Ghalioun’s graphic descriptions of torture at the hands of the Assad regime are nothing new. Dr. Burhan Ghalioun, in confirming his second cousin’s account, remarked in an email, “This is well known, that this is a regime that uses torture systematically.” For years, activists and human rights groups have decried arbitrary detention and torture in prisons. Human Rights Watch issued a horrifying 2012 “Torture Archipelago” report on prison abuses. And a cache of some 55,000 digital photos recently leaked by a defected military police photographer that depicts the regime’s use of starvation and extra-judicial killing in detention on a scale not seen since the Holocaust, according to a prominent war-crimes prosecutor who examined the footage.
But the accounts of the regime’s routine use of torture, illegal detention and extra-judicial killings in government detention facilities, even those released by the United Nations High Commissioner on Human Rights, appear to have had little impact. Last week the U.S., France and 11 other members of the United Nations Security Council submitted a draft resolution that would refer the Assad regime to the International Criminal Court in The Hague for crimes against humanity. But the resolution was vetoed by Syrian allies Russia and China in a move that rewards impunity and opens the way for further acts of savagery, according to a group of independent United Nations human rights experts. “The failure to hold those responsible for the violations to account may fuel further atrocities,” they said in a statement released on May 30.
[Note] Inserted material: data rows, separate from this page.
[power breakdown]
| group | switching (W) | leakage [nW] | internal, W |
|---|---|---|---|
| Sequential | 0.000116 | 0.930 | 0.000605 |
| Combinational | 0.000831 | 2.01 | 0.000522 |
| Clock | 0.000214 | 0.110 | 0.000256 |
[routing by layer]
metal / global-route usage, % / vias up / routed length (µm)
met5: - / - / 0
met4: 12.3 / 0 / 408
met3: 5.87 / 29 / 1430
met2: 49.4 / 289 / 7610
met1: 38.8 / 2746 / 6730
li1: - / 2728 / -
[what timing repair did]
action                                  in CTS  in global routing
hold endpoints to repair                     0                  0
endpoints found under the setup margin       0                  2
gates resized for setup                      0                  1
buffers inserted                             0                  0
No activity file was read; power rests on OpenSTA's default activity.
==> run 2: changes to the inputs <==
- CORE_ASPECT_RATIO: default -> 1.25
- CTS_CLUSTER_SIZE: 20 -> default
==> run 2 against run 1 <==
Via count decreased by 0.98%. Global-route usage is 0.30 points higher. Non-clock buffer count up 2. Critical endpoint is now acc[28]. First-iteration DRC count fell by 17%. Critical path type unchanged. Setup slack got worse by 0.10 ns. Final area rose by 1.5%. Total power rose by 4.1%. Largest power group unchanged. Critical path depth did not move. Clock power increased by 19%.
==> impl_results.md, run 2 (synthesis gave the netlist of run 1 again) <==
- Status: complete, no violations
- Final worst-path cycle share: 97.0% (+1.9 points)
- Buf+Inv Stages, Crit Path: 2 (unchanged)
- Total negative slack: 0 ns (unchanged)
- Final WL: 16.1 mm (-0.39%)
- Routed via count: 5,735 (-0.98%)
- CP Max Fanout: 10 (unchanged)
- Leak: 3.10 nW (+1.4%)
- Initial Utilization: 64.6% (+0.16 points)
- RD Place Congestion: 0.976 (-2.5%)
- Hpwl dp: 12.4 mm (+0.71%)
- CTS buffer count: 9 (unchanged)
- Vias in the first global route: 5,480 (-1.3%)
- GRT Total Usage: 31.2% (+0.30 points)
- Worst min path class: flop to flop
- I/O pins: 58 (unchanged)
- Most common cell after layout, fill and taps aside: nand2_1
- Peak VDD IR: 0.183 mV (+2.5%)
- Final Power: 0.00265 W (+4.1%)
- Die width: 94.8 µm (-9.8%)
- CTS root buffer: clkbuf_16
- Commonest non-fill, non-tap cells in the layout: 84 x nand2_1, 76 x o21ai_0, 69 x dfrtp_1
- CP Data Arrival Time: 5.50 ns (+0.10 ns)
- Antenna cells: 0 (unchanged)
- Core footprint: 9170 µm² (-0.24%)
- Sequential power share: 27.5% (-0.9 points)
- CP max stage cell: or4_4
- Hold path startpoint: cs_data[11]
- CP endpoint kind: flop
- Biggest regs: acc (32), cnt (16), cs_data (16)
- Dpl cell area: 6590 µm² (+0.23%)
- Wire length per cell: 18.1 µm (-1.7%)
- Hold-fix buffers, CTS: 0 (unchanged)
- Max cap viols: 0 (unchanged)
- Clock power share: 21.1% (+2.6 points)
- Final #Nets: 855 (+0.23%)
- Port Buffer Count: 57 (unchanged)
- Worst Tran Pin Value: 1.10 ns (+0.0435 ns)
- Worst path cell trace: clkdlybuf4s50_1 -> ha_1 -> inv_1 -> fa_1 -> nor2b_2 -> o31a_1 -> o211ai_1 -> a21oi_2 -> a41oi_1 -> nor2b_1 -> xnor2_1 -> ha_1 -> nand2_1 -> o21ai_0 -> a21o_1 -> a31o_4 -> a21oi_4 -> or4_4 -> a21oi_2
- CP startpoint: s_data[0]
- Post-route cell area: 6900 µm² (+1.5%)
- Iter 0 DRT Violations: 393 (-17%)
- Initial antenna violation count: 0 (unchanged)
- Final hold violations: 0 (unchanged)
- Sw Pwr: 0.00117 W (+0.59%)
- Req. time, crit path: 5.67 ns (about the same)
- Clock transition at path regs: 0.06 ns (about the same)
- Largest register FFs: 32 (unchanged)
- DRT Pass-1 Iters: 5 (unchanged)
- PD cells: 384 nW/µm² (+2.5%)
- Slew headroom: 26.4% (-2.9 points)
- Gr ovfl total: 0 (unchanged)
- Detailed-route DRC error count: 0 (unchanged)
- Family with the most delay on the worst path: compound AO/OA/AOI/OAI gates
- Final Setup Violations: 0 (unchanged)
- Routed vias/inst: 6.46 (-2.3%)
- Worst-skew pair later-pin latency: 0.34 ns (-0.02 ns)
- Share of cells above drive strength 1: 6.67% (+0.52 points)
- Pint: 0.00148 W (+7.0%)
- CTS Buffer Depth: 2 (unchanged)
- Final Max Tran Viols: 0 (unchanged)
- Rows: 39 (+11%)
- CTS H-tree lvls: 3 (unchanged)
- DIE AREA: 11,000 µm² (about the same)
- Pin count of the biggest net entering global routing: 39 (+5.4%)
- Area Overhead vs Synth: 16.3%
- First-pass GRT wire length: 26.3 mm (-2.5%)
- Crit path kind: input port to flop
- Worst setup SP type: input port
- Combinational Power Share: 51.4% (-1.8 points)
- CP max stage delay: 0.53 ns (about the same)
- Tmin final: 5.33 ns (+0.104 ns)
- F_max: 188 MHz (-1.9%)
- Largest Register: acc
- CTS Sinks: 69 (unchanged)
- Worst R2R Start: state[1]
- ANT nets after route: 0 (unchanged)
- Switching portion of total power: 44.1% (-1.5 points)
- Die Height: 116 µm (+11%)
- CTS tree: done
`src/rtl/array_scan_pkg.sv`:
```
// Shared types and width helpers for the array scan engine.
package array_scan_pkg;

  typedef enum logic [1:0] {
    INDEX         = 2'd0,
    COUNT_LESS    = 2'd1,
    COUNT_GREATER = 2'd2,
    COUNT_EQUAL   = 2'd3
  } scan_mode_t;

  typedef enum logic [1:0] {
    IDLE   = 2'd0,
    READ   = 2'd1,
    DRAIN  = 2'd2,
    FINISH = 2'd3
  } scan_state_t;

  function automatic int addr_width(input int narrays, input int narea);
    return (narrays * narea > 1) ? $clog2(narrays * narea) : 1;
  endfunction

  function automatic int size_width(input int narea);
    return $clog2(narea + 1);
  endfunction

  function automatic int result_width(input int narea);
    return $clog2(narea + 1);
  endfunction

  function automatic int lane_width(input int lanes);
    return (lanes > 1) ? $clog2(lanes) : 1;
  endfunction

  function automatic int count_width(input int lanes);
    return $clog2(lanes + 1);
  endfunction

endpackage

```
`src/rtl/array_scan_lane_cmp.sv`:
```
// Compares one beat of heap data against the key: match count, any-match and
// the lowest matching valid lane.
module array_scan_lane_cmp
  import array_scan_pkg::*;
#(
  parameter int WIDTH = 12,
  parameter int LANES = 1
) (
  input  logic [LANES*WIDTH-1:0]           i_data,
  input  logic [LANES-1:0]                 i_valid,
  input  logic [WIDTH-1:0]                 i_key,
  input  scan_mode_t                       i_mode,
  output logic [count_width(LANES)-1:0]    o_count,
  output logic                             o_any,
  output logic [lane_width(LANES)-1:0]     o_first
);

  localparam int CW = count_width(LANES);
  localparam int LW = lane_width(LANES);

  logic [LANES-1:0] w_hit;

  // per-lane unsigned compare, masked by the live-element mask
  always_comb begin
    w_hit = '0;
    for (int k = 0; k < LANES; k++) begin
      case (i_mode)
        INDEX, COUNT_EQUAL: w_hit[k] = (i_data[k*WIDTH +: WIDTH] == i_key) & i_valid[k];
        COUNT_LESS:         w_hit[k] = (i_data[k*WIDTH +: WIDTH] <  i_key) & i_valid[k];
        COUNT_GREATER:      w_hit[k] = (i_data[k*WIDTH +: WIDTH] >  i_key) & i_valid[k];
        default:            w_hit[k] = 1'b0;
      endcase
    end
  end

  // population count and priority pick (lowest lane wins)
  always_comb begin
    o_count = '0;
    o_first = '0;
    for (int k = LANES - 1; k >= 0; k--) begin
      o_count = o_count + CW'(w_hit[k]);
      o_first = w_hit[k] ? LW'(k) : o_first;
    end
  end

  assign o_any = |w_hit;

endmodule

```
`src/rtl/array_scan_unit.sv`:
```
// Multi-cycle array scan engine: index-of and count-less/greater/equal over the
// live elements of one heap array, LANES elements per read beat.
module array_scan_unit
  import array_scan_pkg::*;
#(
  parameter int WIDTH   = 12,
  parameter int NAREA   = 4,
  parameter int NARRAYS = 20,
  parameter int LANES   = 1
) (
  input  logic                                 clock,
  input  logic                                 reset,
  input  logic                                 start,
  input  logic [1:0]                           mode,
  input  logic [$clog2(NARRAYS)-1:0]           array,
  input  logic [size_width(NAREA)-1:0]         size,
  input  logic [WIDTH-1:0]                     key,
  output logic                                 mem_rd,
  output logic [addr_width(NARRAYS,NAREA)-1:0] mem_addr,
  input  logic [LANES*WIDTH-1:0]               mem_data,
  output logic                                 busy,
  output logic                                 done,
  output logic [result_width(NAREA)-1:0]       result
);

  localparam int AW = addr_width(NARRAYS, NAREA);
  localparam int SW = size_width(NAREA);
  localparam int RW = result_width(NAREA);
  localparam int CW = count_width(LANES);
  localparam int LW = lane_width(LANES);
  localparam int EW = $clog2(NAREA + LANES + 1);

  scan_state_t    r_state;
  scan_mode_t     r_mode;
  logic [WIDTH-1:0] r_key;
  logic [SW-1:0]  r_size;
  logic [EW-1:0]  r_elem;
  logic           r_pend;
  logic [EW-1:0]  r_pend_elem;
  logic [RW-1:0]  r_acc;
  logic           r_mem_rd;
  logic [AW-1:0]  r_mem_addr;
  logic           r_busy;
  logic           r_done;
  logic [RW-1:0]  r_result;

  logic [SW-1:0]    w_size_clamp;
  logic [AW-1:0]    w_base;
  logic [LANES-1:0] w_mask;
  logic [CW-1:0]    w_cnt;
  logic             w_any;
  logic [LW-1:0]    w_idx;
  logic [EW-1:0]    w_next_elem;
  logic [RW-1:0]    w_sum;
  logic [RW-1:0]    w_index;
  logic             w_consume;

  // launch-time operands: clamped size and array base address
  always_comb begin
    if (size > SW'(NAREA)) begin
      w_size_clamp = SW'(NAREA);
    end else begin
      w_size_clamp = size;
    end
    w_base = AW'(array) * AW'(NAREA);
  end

  // live-lane mask for the beat currently returning from the heap
  always_comb begin
    w_mask = '0;
    for (int k = 0; k < LANES; k++) begin
      w_mask[k] = (r_pend_elem + EW'(k)) < EW'(r_size);
    end
  end

  assign w_next_elem = r_elem + EW'(LANES);
  assign w_sum       = r_acc + RW'(w_cnt);
  assign w_index     = RW'(r_pend_elem) + RW'(w_idx) + RW'(1'b1);
  // returning data only counts while a scan is live; stale beats are dropped
  assign w_consume   = r_pend && ((r_state == READ) || (r_state == DRAIN));

  array_scan_lane_cmp #(
    .WIDTH (WIDTH),
    .LANES (LANES)
  ) u_cmp (
    .i_data  (mem_data),
    .i_valid (w_mask),
    .i_key   (r_key),
    .i_mode  (r_mode),
    .o_count (w_cnt),
    .o_any   (w_any),
    .o_first (w_idx)
  );

  // scan sequencer, address generator, accumulator and result register
  always_ff @(posedge clock or posedge reset) begin
    if (reset) begin
      r_state     <= IDLE;
      r_mode      <= INDEX;
      r_key       <= '0;
      r_size      <= '0;
      r_elem      <= '0;
      r_pend      <= 1'b0;
      r_pend_elem <= '0;
      r_acc       <= '0;
      r_mem_rd    <= 1'b0;
      r_mem_addr  <= '0;
      r_busy      <= 1'b0;
      r_done      <= 1'b0;
      r_result    <= '0;
    end else begin
      r_done      <= 1'b0;
      r_pend      <= r_mem_rd;
      r_pend_elem <= r_elem;
      case (r_state)
        IDLE: begin
          if (start) begin
            r_mode     <= scan_mode_t'(mode);
            r_key      <= key;
            r_size     <= w_size_clamp;
            r_acc      <= '0;
            r_elem     <= '0;
            r_mem_addr <= w_base;
            if (w_size_clamp == '0) begin
              r_state  <= FINISH;
              r_done   <= 1'b1;
              r_result <= '0;
            end else begin
              r_state  <= READ;
              r_mem_rd <= 1'b1;
              r_busy   <= 1'b1;
            end
          end
        end
        READ, DRAIN: begin
          if (w_consume && (r_mode == INDEX) && w_any) begin
            r_state  <= FINISH;
            r_mem_rd <= 1'b0;
            r_busy   <= 1'b0;
            r_done   <= 1'b1;
            r_result <= w_index;
          end else if (r_state == DRAIN) begin
            r_state  <= FINISH;
            r_busy   <= 1'b0;
            r_done   <= 1'b1;
            r_result <= (r_mode == INDEX) ? '0 : w_sum;
          end else begin
            if (w_consume) begin
              r_acc <= w_sum;
            end
            if (w_next_elem >= EW'(r_size)) begin
              r_mem_rd <= 1'b0;
              r_state  <= DRAIN;
            end else begin
              r_elem     <= w_next_elem;
              r_mem_addr <= r_mem_addr + AW'(LANES);
            end
          end
        end
        FINISH: begin
          r_state <= IDLE;
        end
        default: begin
          r_state <= IDLE;
        end
      endcase
    end
  end

  assign mem_rd   = r_mem_rd;
  assign mem_addr = r_mem_addr;
  assign busy     = r_busy;
  assign done     = r_done;
  assign result   = r_result;

endmodule

```
`config.mk`:
```
export PLATFORM = sky130hd
export DESIGN_NAME = array_scan_unit
export DESIGN_NICKNAME = d
export VERILOG_FILES = /design/src/rtl/array_scan_pkg.sv /design/src/rtl/array_scan_lane_cmp.sv /design/src/rtl/array_scan_unit.sv
export SDC_FILE = /design/constraint.sdc
export NUM_CORES = 1
export LEC_CHECK = 0
export ABC_AREA = 1
export ABC_CLOCK_PERIOD_IN_PS = 2800
export BUFFER_PORTS_ARGS = -buffer_cell sky130_fd_sc_hd__buf_2
export CAP_MARGIN = 20
export CORE_MARGIN = 4
export CORE_UTILIZATION = 56
export DETAILED_ROUTE_END_ITERATION = 10
export PLACE_DENSITY = 0.8
export SLEW_MARGIN = 20
export SYNTH_ARGS = -nofsm -noshare
export SYNTH_HDL_FRONTEND = slang
export SYNTH_HIERARCHICAL = 1
export SYNTH_SLANG_ARGS = --single-unit
```
`constraint.sdc`:
```
create_clock -name clock -period 2.8 [get_ports clock]
set_input_delay 0.14 -clock clock [delete_from_list [all_inputs] [get_ports clock]]
set_output_delay 0.14 -clock clock [all_outputs]
set_load 0.02 [all_outputs]
```
==> impl_metrics.ini <==
[floorplan]
start_util = 0.581
rows = 25
fp.coreArea_um2 = 4720
die_h_um = 78.0
ios = 50
die-area_um2 = 6080
die-width_um = 78.0

[cells_and_area]
nets = 493
multi_input_area_um2 = 1430
diodes = 0
fin_util = 0.670
drive_gt1_frac = 0.182
fillers = 414
syn2layout_area_growth_pct = 15.4
regArea_um2 = 1050

[clock_network]
clk_pin_slew_worst_paths_ps = 80
numCtsBuffers = 5
cts_tree = done
insertion_delay_ps = 290
cts_root_buf = clkbuf_8
htreeDepth = 2
ctsLongestPathBuffers = 2
ctsHoldBuffers = 0
cts_sinks = 42
cts_resized = 0
cts_setup_buffers = 0

[drt]
drc = 0
vias_per_cell = 4.86
vias = 2406
post_drt_wl_per_cell_um = 11.6
drtPass1Iterations = 4
drtIter0Drc = 147
ant_nets = 0
wirelength_mm = 5.73

[setup_path]
crit_fanout = 3
crit_path_start_kind = flop
crit_path_end_kind = flop
path_cells = inv_1, ha_1, nand2_2, inv_2, nand2_4, nor2_4, nand2_2, nand2_1, inv_1, nand2_1, nand3_1, nand2_1, inv_1, ha_1, ha_1, nand2_1, inv_1, nor2_1, nand3_1, nand2_1, nand4_1, nand2_1
crit_start = r_key[9]$_DFFE_PP0P_
crit_family = simple AND/OR/NAND/NOR gates
worstReg2RegStart = r_key[9]$_DFFE_PP0P_
crit_path_max_incr_delay_ps = 360
critPathBufInv = 5
worstPathArrival_ps = 2570
cp.required_ps = 3040
r2r_slack_ps = 470
path_common_cell = nand2_1
crit_type = reg2reg
worst_path_max_delay_cell = dfrtp_1

[sta]
maxSlewViolCount = 0
skew_ps = 8.54
tightestPinTransition_ps = 778
tns_ps = 0
max-slew-margin-rel = 0.481
rsz0062_at_grt = false
fmax_ghz = 0.429
min_period_ps = 2330
fin_crit_sh = 0.833
final-hold-violation-count = 19
setup_ws_ps = 468
finalSetupViolCount = 0
hold_ws_ps = -25.1

[outcome]
run_status = finished with violations
violations = hold timing

[yosys]
yosys-top-cells-count = 157 x nand2_1, 55 x inv_1, 42 x dfrtp_1
yosysTopAreaCell = dfrtp_1
syn_inst = 375
synth_async_sr_flop_share = 1.00
synth_nets = 441
ys_types = 30
ys_ff_latch = 42
yosys_warnings = 6
synth_top_area_share = 0.383
synth-seq-area-share = 0.383
synth_area_um2 = 2740
synthMostInstantiatedCell = nand2_1
synth_edf_count = 0
yosys-top-cells-area = dfrtp_1 38%, nand2_1 21%, ha_1 13%
synth_flop_cell = dfrtp_1
syn_avg_cell_area_um2 = 7.31

[grt]
grt_overflow = 0
grt_max_degree = 24
gr-usage-all-layers = 0.206
use_met1 = 0.268
antenna_found_initial = 0
grt_util_met2 = 0.354
busiest_layer = met2
grt_pass1_vias = 2327
grt_pass1_wl_mm = 10.2
met3_usage = 0.0371

[min_path]
min_path_type = in2async

[placement]
place.gp.congestion = 0.862
port_buffers = 49
place_ws_ps = 464
dpl.hpwl_mm = 4.44

[power]
intPower_mw = 1.83
power.leakage_nw = 1.94
pwr-share-comb = 0.569
power_mw = 3.54
p_switching_mw = 1.71
peakVddDrop_mv = 0.604
clock_power_share = 0.135
powerDensity_nw_per_um2 = 1120
switching_share = 0.483
seqPwrFrac = 0.296

[job]
cap_violations = 0
==> power groups by stage <==
stage | Sequential, mW | Clock, mW | Combinational [mW]
global placement | 1.05 | 0 | 1.96
global route | 1.09 | 0.517 | 2.34
floorplan | 1.10 | 0 | 1.50
detailed placement | 1.06 | 0 | 2.01
finish | 1.05 | 0.477 | 2.02
CTS | 1.05 | 0.487 | 2.03
==> routing by layer <==
layer	vias to the layer above	share of wire	wire length, um
met5	-	0	0
met3	5	0.039	221
met1	1090	0.46	2610
li1	1261	-	-
met4	0	0.0077	44
met2	50	0.50	2860
==> kinds of logic after synthesis <==
| logic type | after synthesis | synth area share |
|---|---|---|
| buf+inv | 66 | 0.0940 |
| xor+xnor | 2 | 0.00639 |
| compound gates | 18 | 0.0401 |
| fa+ha+maj | 29 | 0.132 |
| simple gates | 217 | 0.343 |
| flops | 42 | 0.383 |
| other cells | 1 | 0.00137 |
==> worst reg2reg max path: cells and delay by family, from the launching register on <==
kind	cells	cell delay, ps
adders and majority gates	3	670
buffers and inverters	5	240
and+or+nand+nor	14	1000
DFF	1	360
==> final cells by class <==
class,instances,area share
clock buffer,6,0.0229
clock inverter,2,0.0119
inverter,60,0.0712
multi-input combinational,267,0.453
sequential,42,0.332
tap,67,0.0265
timing repair buffer,51,0.0822
==> worst paths after layout <==
path | endpoint | depth (start not counted)
max in group asynchronous | r_pend$_DFF_PP0_ | 3
setup reg to reg | result[2]$_DFFE_PP0P_ | 22
min in group clock | r_key[1]$_DFFE_PP0P_ | 3
hold / removal | r_key[3]$_DFFE_PP0P_ | 2
setup / recovery | result[2]$_DFFE_PP0P_ | 22
hold reg to reg | r_pend$_DFF_PP0_ | 0
==> through the flow <==
step / instances / cell area (um2) / hold WS (ps)
floorplan: 375 / 2740 / 250
global placement: 487 / 3050 / 326
detailed placement: 487 / 3050 / 335
CTS: 495 / 3160 / 6.20
global route: 495 / 3160 / 44.9
finish: 495 / 3160 / -25.1
==> registers in the layout, indices dropped and copies added (netlist names) <==
signal       count
done             1
r_state          2
r_acc            3
mem_rd           1
r_mode           2
r_pend           1
r_key           12
r_elem           3
result           3
busy             1
r_pend_elem      3
r_size           3
mem_addr         7
==> cells in the final DEF (no fill, tap or decap), types with 3 or more instances in the layout <==
cell / n
nor2_2: 3
nand3_1: 20
o21ai_0: 4
nand4_1: 9
ha_1: 29
dfrtp_1: 42
nor2_1: 15
nand2_1: 157
inv_2: 4
clkbuf_8: 5
inv_1: 55
nand2_2: 4
buf_2: 49
a21oi_1: 7
(Power assumes the default switching activity.)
Rebel forces, too, are accused of torture in detention, but on a far less industrial scale. Nor are they representatives of a political leadership that purports to act on behalf of all Syrians. The Syrian government denies that it detains civilians, though it does refer to all those who oppose Assad as “terrorists” worthy of being targeted, killed and captured in the name of bringing stability back to Syria. Regime representative also hold that government forces do not use torture in interrogations. Ghalioun, who eventually managed to bribe his way out of prison in April and then escape to Lebanon, has the scars to prove that they do. If the account of one man, or those of the thousands of others interviewed for human rights reports over the past three years, is not enough, Benedict of Amnesty International fumes, then why doesn’t the Syrian government open its prison doors? “If the regime wants to say this isn’t happening, they shouldn’t block UN requests to enter their detention facilities. Clearly they have a lot to hide.”